Ξ March 25th, 2008 | → 4 Comments | ∇ A Day at a Time, Restaurant Reviews |
Arif Nihat Asya Sokak #37, Oran, Ankara.
On my first night in Ankara I was invited to the Wine House Restaurant, in the Southern district of Oran, with a group of Turkish business colleagues. Stepping through the doorway you pass by a small barrel and a rack of wines from the local Kavaklidere winery and walk into an elegant wooden interior, similar in style to Eastern European hunting lodges (it says Swiss Chalet on their web-site). There are two floors, the main lower dining room and an upper balcony floor with an open central area looking down on the diners below.
The wine theme is maintained as you walk to your seat past a display table containing bottles in baskets and racks. My hosts knew of my wine interests and they briefly showed me the wine list, but, on seeing the indigenous varieties and producers, I knew when to admit defeat and was happy to sit back and let them discuss with the Sommelier on which wine to have with our meal. The Kavaklidere Öküzgözü Elazag 2000 was settled upon and, as there were 6 of us drinking, a Magnum was opened and decanted (this was my first ever Magnum!).
In the glass the colour was very light, similar to a Pinot Noir, with orange-brown edges showing the bottle age. It had a delicate, oaky nose with some sweet spice and possible a dash of liquorice. The taste was also light, but still had some good tannins and a little sour cherry on the tongue. This was a good wine, oaky, complex and medium length (88-89pts).
The food was very enjoyable too. We started with Feta-style cheese with fresh crusty bread, olives and olive oil and then some baked cheese, a local equivalent of baked Camembert. For the main dish I had a Bodrum Kebab, thinly sliced sirloin on a bed of crispy shredded potato, almost vermicelli like, and some fresh yoghurt on the side. The potato wasn’t to my taste, a bit too crispy, but the meat had an excellent flavour and I finished off the food and wine while watching the other patrons enjoy their evening.

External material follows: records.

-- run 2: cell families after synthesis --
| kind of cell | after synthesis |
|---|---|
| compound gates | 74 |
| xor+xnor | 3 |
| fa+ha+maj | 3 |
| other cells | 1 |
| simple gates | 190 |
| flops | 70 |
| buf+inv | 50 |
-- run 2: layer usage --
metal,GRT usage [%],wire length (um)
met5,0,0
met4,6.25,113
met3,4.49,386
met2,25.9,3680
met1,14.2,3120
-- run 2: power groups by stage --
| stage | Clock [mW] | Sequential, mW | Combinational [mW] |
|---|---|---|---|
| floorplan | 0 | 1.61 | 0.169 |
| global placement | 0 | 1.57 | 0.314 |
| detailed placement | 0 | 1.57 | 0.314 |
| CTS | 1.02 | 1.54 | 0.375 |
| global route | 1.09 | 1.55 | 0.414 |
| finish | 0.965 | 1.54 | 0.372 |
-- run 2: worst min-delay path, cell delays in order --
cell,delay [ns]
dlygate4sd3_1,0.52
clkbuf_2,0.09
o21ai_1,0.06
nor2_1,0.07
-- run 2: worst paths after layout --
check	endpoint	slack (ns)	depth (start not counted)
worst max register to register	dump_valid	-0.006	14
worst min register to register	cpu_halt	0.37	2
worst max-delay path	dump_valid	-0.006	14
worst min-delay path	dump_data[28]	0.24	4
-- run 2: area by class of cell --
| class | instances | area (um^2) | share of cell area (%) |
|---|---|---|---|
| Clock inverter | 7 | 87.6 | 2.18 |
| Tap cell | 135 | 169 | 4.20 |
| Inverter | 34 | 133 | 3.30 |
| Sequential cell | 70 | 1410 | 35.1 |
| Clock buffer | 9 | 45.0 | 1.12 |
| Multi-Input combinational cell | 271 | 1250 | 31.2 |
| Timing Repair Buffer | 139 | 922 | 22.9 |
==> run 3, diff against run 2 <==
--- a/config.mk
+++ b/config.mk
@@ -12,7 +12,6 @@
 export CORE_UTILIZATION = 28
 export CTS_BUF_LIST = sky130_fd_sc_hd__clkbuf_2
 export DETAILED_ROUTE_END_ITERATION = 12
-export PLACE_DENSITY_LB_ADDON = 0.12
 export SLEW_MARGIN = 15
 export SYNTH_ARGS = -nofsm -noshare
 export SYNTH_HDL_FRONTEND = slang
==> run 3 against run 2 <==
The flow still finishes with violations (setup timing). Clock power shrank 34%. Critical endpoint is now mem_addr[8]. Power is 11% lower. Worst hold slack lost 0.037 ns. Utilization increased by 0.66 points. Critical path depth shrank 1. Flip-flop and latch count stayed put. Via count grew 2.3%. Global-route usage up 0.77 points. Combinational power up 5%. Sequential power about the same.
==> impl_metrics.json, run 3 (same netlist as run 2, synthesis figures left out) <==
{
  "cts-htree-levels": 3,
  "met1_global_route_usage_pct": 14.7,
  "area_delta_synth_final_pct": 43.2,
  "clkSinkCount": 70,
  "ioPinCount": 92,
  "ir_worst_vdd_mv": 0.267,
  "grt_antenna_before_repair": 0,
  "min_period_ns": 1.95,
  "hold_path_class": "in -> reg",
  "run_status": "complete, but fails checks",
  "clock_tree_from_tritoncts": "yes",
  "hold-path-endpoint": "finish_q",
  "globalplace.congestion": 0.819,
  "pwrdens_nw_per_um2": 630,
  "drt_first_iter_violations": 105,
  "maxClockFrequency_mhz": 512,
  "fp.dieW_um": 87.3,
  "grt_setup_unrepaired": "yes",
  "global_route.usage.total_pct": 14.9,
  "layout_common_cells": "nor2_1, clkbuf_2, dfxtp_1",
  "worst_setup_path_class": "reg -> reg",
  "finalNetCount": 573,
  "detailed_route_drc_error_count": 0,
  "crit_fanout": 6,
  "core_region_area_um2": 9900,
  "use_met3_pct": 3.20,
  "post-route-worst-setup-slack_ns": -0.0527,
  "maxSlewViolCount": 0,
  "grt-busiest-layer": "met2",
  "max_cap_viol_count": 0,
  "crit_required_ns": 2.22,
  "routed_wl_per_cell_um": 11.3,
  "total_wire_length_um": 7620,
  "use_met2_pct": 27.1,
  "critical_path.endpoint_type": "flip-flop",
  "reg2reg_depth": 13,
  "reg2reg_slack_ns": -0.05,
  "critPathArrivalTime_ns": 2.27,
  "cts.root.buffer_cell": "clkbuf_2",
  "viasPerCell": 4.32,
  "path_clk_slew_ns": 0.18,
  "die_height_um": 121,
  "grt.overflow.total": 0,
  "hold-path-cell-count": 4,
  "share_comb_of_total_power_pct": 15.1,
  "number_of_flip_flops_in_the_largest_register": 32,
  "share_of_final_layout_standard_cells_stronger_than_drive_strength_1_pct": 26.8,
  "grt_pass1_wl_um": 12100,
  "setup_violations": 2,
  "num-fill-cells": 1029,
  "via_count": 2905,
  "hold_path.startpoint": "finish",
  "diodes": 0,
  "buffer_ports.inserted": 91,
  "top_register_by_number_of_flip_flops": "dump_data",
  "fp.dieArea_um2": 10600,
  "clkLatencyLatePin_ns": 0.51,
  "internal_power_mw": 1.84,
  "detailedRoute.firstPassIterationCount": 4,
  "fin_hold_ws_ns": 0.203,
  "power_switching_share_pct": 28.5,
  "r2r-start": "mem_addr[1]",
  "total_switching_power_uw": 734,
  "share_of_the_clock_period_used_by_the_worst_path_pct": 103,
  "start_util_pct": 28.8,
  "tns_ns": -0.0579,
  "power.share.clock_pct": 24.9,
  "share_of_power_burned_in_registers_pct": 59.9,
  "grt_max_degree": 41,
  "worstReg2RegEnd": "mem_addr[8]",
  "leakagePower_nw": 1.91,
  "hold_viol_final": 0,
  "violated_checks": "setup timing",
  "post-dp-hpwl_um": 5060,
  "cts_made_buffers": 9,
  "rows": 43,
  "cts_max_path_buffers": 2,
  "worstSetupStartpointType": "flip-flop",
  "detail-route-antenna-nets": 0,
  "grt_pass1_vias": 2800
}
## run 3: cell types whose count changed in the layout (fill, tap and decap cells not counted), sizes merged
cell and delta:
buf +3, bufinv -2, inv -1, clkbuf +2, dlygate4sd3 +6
$ cat src/rtl/digit_counter_multi.sv
// Multi-digit BASE-radix up/down counter driven by two active-low push buttons, with a multiplexed display scanner.
// Optional auto-repeat on held buttons is enabled by defining DIGIT_COUNTER_AUTOREPEAT_EN.
module digit_counter_multi #(
    parameter int DIGITS        = 4,
    parameter int BASE          = 10,
    parameter int WRAP          = 1,
    parameter int SCAN_DIV      = 1000,
    parameter int REPEAT_DELAY  = 500000,
    parameter int REPEAT_PERIOD = 100000
) (
    input  logic                  clock,
    input  logic                  reset,
    input  logic                  button_increase,
    input  logic                  button_decrease,
    output logic [4*DIGITS-1:0]   value,
    output logic [3:0]            digit,
    output logic [DIGITS-1:0]     digit_select,
    output logic                  overflow,
    output logic                  underflow
);
    localparam int         DIV_W = (SCAN_DIV > 1) ? $clog2(SCAN_DIV) : 1;
    localparam int         IDX_W = (DIGITS > 1) ? $clog2(DIGITS) : 1;
    localparam logic [3:0] DMAX  = 4'(BASE - 1);

    if (DIGITS < 1 || DIGITS > 8 || BASE < 2 || BASE > 10 || SCAN_DIV < 1 ||
        REPEAT_DELAY < 1 || REPEAT_PERIOD < 1) begin : g_param_check
        $error("digit_counter_multi: illegal parameter value");
    end

    // Button bit 0 = increase, bit 1 = decrease.
    logic [1:0] sync1_q, sync1_d, sync2_q, sync2_d, prev_q, prev_d;
    logic [1:0] armed_q, armed_d, settle_q, settle_d;
    logic [1:0] press, held, ev;

    logic [DIGITS-1:0][3:0] value_q, value_d, inc_v, dec_v;
    logic                   carry, borrow;
    logic                   overflow_q, overflow_d, underflow_q, underflow_d;
    logic [DIV_W-1:0]       div_q, div_d;
    logic [IDX_W-1:0]       idx_q, idx_d;

    // A button held through reset must be seen released once before it can
    // fire; armed only sets after the synchronizer holds real input samples.
    always_comb begin
        sync1_d  = {button_decrease, button_increase};
        sync2_d  = sync1_q;
        prev_d   = sync2_q;
        settle_d = {settle_q[0], 1'b1};
        armed_d  = armed_q | ({2{settle_q[1]}} & sync2_q);
        press    = armed_q & prev_q & ~sync2_q;
        held     = armed_q & ~prev_q & ~sync2_q;
    end

`ifdef DIGIT_COUNTER_AUTOREPEAT_EN
    logic [1:0][31:0] rpt_cnt_q, rpt_cnt_d;
    logic [1:0]       rpt_on_q, rpt_on_d, rpt_fire;

    // Counter restarts at every event; the first repeat uses the delay, later ones the period.
    always_comb begin
        for (int b = 0; b < 2; b++) begin
            rpt_cnt_d[b] = '0;
            rpt_on_d[b]  = 1'b0;
            rpt_fire[b]  = 1'b0;
            if (held[b]) begin
                rpt_fire[b]  = rpt_on_q[b] ? (rpt_cnt_q[b] == 32'(REPEAT_PERIOD - 1))
                                           : (rpt_cnt_q[b] == 32'(REPEAT_DELAY - 1));
                rpt_on_d[b]  = rpt_on_q[b] | rpt_fire[b];
                rpt_cnt_d[b] = rpt_fire[b] ? '0 : rpt_cnt_q[b] + 32'd1;
            end
        end
        ev = press | rpt_fire;
    end

    always_ff @(posedge clock) begin
        if (reset) begin
            rpt_cnt_q <= '0;
            rpt_on_q  <= '0;
        end else begin
            rpt_cnt_q <= rpt_cnt_d;
            rpt_on_q  <= rpt_on_d;
        end
    end
`else
    assign ev = press;
`endif

    // Full ripple carry/borrow across all digits in one cycle; final carry
    // or borrow out means the counter sat at its limit.
    always_comb begin
        inc_v  = value_q;
        dec_v  = value_q;
        carry  = 1'b1;
        borrow = 1'b1;
        for (int i = 0; i < DIGITS; i++) begin
            if (carry) begin
                if (value_q[i] >= DMAX) begin
                    inc_v[i] = '0;
                end else begin
                    inc_v[i] = value_q[i] + 4'd1;
                    carry    = 1'b0;
                end
            end
            if (borrow) begin
                if (value_q[i] == 4'd0) begin
                    dec_v[i] = DMAX;
                end else begin
                    dec_v[i] = (value_q[i] > DMAX) ? DMAX : value_q[i] - 4'd1;
                    borrow   = 1'b0;
                end
            end
        end

        value_d     = value_q;
        overflow_d  = 1'b0;
        underflow_d = 1'b0;
        if (ev[0] && !ev[1]) begin
            overflow_d = carry;
            value_d    = (carry && WRAP == 0) ? value_q : inc_v;
        end else if (ev[1] && !ev[0]) begin
            underflow_d = borrow;
            value_d     = (borrow && WRAP == 0) ? value_q : dec_v;
        end
    end

    always_comb begin
        div_d = div_q + DIV_W'(1);
        idx_d = idx_q;
        if (div_q == DIV_W'(SCAN_DIV - 1)) begin
            div_d = '0;
            idx_d = (idx_q == IDX_W'(DIGITS - 1)) ? '0 : idx_q + IDX_W'(1);
        end
    end

    always_ff @(posedge clock) begin
        if (reset) begin
            sync1_q     <= 2'b11;
            sync2_q     <= 2'b11;
            prev_q      <= 2'b11;
            armed_q     <= 2'b00;
            settle_q    <= 2'b00;
            value_q     <= '0;
            overflow_q  <= 1'b0;
            underflow_q <= 1'b0;
            div_q       <= '0;
            idx_q       <= '0;
        end else begin
            sync1_q     <= sync1_d;
            sync2_q     <= sync2_d;
            prev_q      <= prev_d;
            armed_q     <= armed_d;
            settle_q    <= settle_d;
            value_q     <= value_d;
            overflow_q  <= overflow_d;
            underflow_q <= underflow_d;
            div_q       <= div_d;
            idx_q       <= idx_d;
        end
    end

    assign value        = value_q;
    assign digit        = value_q[idx_q];
    assign digit_select = DIGITS'(1) << idx_q;
    assign overflow     = overflow_q;
    assign underflow    = underflow_q;

endmodule

$ cat config.mk
export PLATFORM = sky130hd
export DESIGN_NAME = digit_counter_multi
export DESIGN_NICKNAME = d
export VERILOG_FILES = /design/src/rtl/digit_counter_multi.sv
export SDC_FILE = /design/constraint.sdc
export NUM_CORES = 1
export LEC_CHECK = 0
export CAP_MARGIN = 25
export CORE_ASPECT_RATIO = 0.9
export CORE_MARGIN = 5
export CORE_UTILIZATION = 50
export CTS_CLUSTER_DIAMETER = 60
export DETAILED_ROUTE_END_ITERATION = 12
export GPL_ROUTABILITY_DRIVEN = 0
export PLACE_DENSITY_LB_ADDON = 0.15
export SYNTH_ARGS = -nofsm -noshare
export SYNTH_HDL_FRONTEND = slang
export SYNTH_SLANG_ARGS = --single-unit
export TNS_END_PERCENT = 50
$ cat constraint.sdc
create_clock -name clock -period 2.2 [get_ports clock]
set_clock_uncertainty 0.05 [all_clocks]
set_input_delay 0.44 -clock clock [delete_from_list [all_inputs] [get_ports clock]]
set_output_delay 0.44 -clock clock [all_outputs]
set_load 0.03 [all_outputs]
Word-level counts from Yosys, hierarchy flattened
Index checks and enable logic that the tools add are counted.

Register bits after elaboration: 40. Bits of input ports: 4. Output and inout port bits: 26. Word-level logic and storage cells: 102.

Add/subtract/negate cells: 10. Magnitude comparators: 9. Equal/unequal tests: 5. Shifts and indexed selects: 1. Muxes and demuxes: 36. Bitwise operators: 9. Reductions and logical operators: 18.

Operators with widths (number): 4-bit two-way mux (19); 16-bit two-way mux (2); 4-bit by 1-bit adder with 4-bit output (second input constant) (4); 4-bit >= comparator (second input constant) (4); 4-bit > comparator (second input constant) (4); 4-bit zero test (4); 4-bit by 1-bit subtractor with 4-bit output (second input constant) (4); 1-bit two-way mux (13); 10-bit by 1-bit adder with 10-bit output (second input constant) (1); 10-bit equality test (second input constant) (1); 3-bit AND reduction (3); 4-bit binary-select mux with 2-bit select (1); 2-bit nonzero test (4); 2-bit bitwise AND (3); 2-bit != test (second input constant) (3); 1-bit inverter (4); 4-bit OR reduction (1); 1-bit by 2-bit << shifter with 4-bit output (first input constant) (1); 2-bit by 3-bit less-than comparator with 1-bit output (second input constant) (1); 3-bit OR reduction (1); 2-bit by 1-bit adder with 2-bit output (second input constant) (1); 2-bit equality test (second input constant) (1); 1-bit logical AND (2); 1-bit zero test (2); 4 further kinds (4).

Depth between registers and ports, before layout
Gate-level depths: netlist (run 1).

Depth in word-level cells: 7. Gate-level depth with buffers: 11. Depth with buffers taken out: 9.

Worst setup path after synthesis (run 1)
OpenSTA, ideal clock, no wires.

Path kind: reg-to-reg. Start point: register value_q (netlist bit value[4]). End point: register value_q (netlist bit value[14]). Arrival: 2311 ps. Required time: 2063 ps. Slack: -249 ps. Cell stages (with the launch flop): 9. Buffers on the path: 1. Period minus slack after synthesis: 2449 ps. Cell sequence: dfxtp_1 inv_1 ha_1 or3b_1 nand3_1 or4_1 clkbuf_1 a221o_1 o31ai_1.

Longest elaborated chain between the ends: 6.

RTL lines: from (decl) (RTL line 35) `logic [DIGITS-1:0][3:0] value_q, value_d, inc_v, dec_v;`; from (signal assigned) (RTL line 151) `value_q <= value_d;`; 4-bit >= comparator / 4-bit zero test (equally long branches) (RTL line 95, 103); 1-bit two-way mux, on equally long branches (RTL line 95, 103); 1-bit two-way mux, on equally long branches (2 in a row) (RTL line 94, 102); 2-bit != test (no source line) / 2-bit nonzero test (equally long branches); 3-bit AND reduction (no source line) (*).

Mark *: on every way between the ends. The rest lies on a longest branch, timed or not. A chain may end at the register's enable or synchronous reset.

Worst setup path in the final report (run 1)
Start point: register armed_q[1]. End point: register value_q (netlist bit value[14]).

Longest elaborated chain between the ends: 6.

RTL lines: from (decl) (RTL line 32) `logic [1:0] armed_q, armed_d, settle_q, settle_d;`; from (signal assigned) (RTL line 149) `armed_q <= armed_d;`; 2-bit bitwise AND (*) (2 in a row) (RTL line 49) `press = armed_q & prev_q & ~sync2_q;`; 1-bit zero test (RTL line 115) `if (ev[0] && !ev[1]) begin`; 1-bit logical AND (RTL line 115); 2-bit != test (no source line) / 2-bit nonzero test (equally long branches); 3-bit AND reduction (no source line).

Marked as above.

I couldn’t tell you how much the dinner came to, as my hosts covered the bill (thanks to Murat and Riza for the experience!) – the food would have been reasonable, as is usually is in Turkey, but the wine was likely to have been expensive as the Turkish Government imposes painfully high taxes on alcohol, especially wine. Nevertheless this was a lovely evening and this is a good restaurant to visit if you are ever in Ankara.
On leaving I noticed a wall plaque of the key wine producing areas of Turkey showing how widespread Grape and Vine are – something that tends to get overlooked by Western drinkers when they consider this country that straddles Europe and Asia.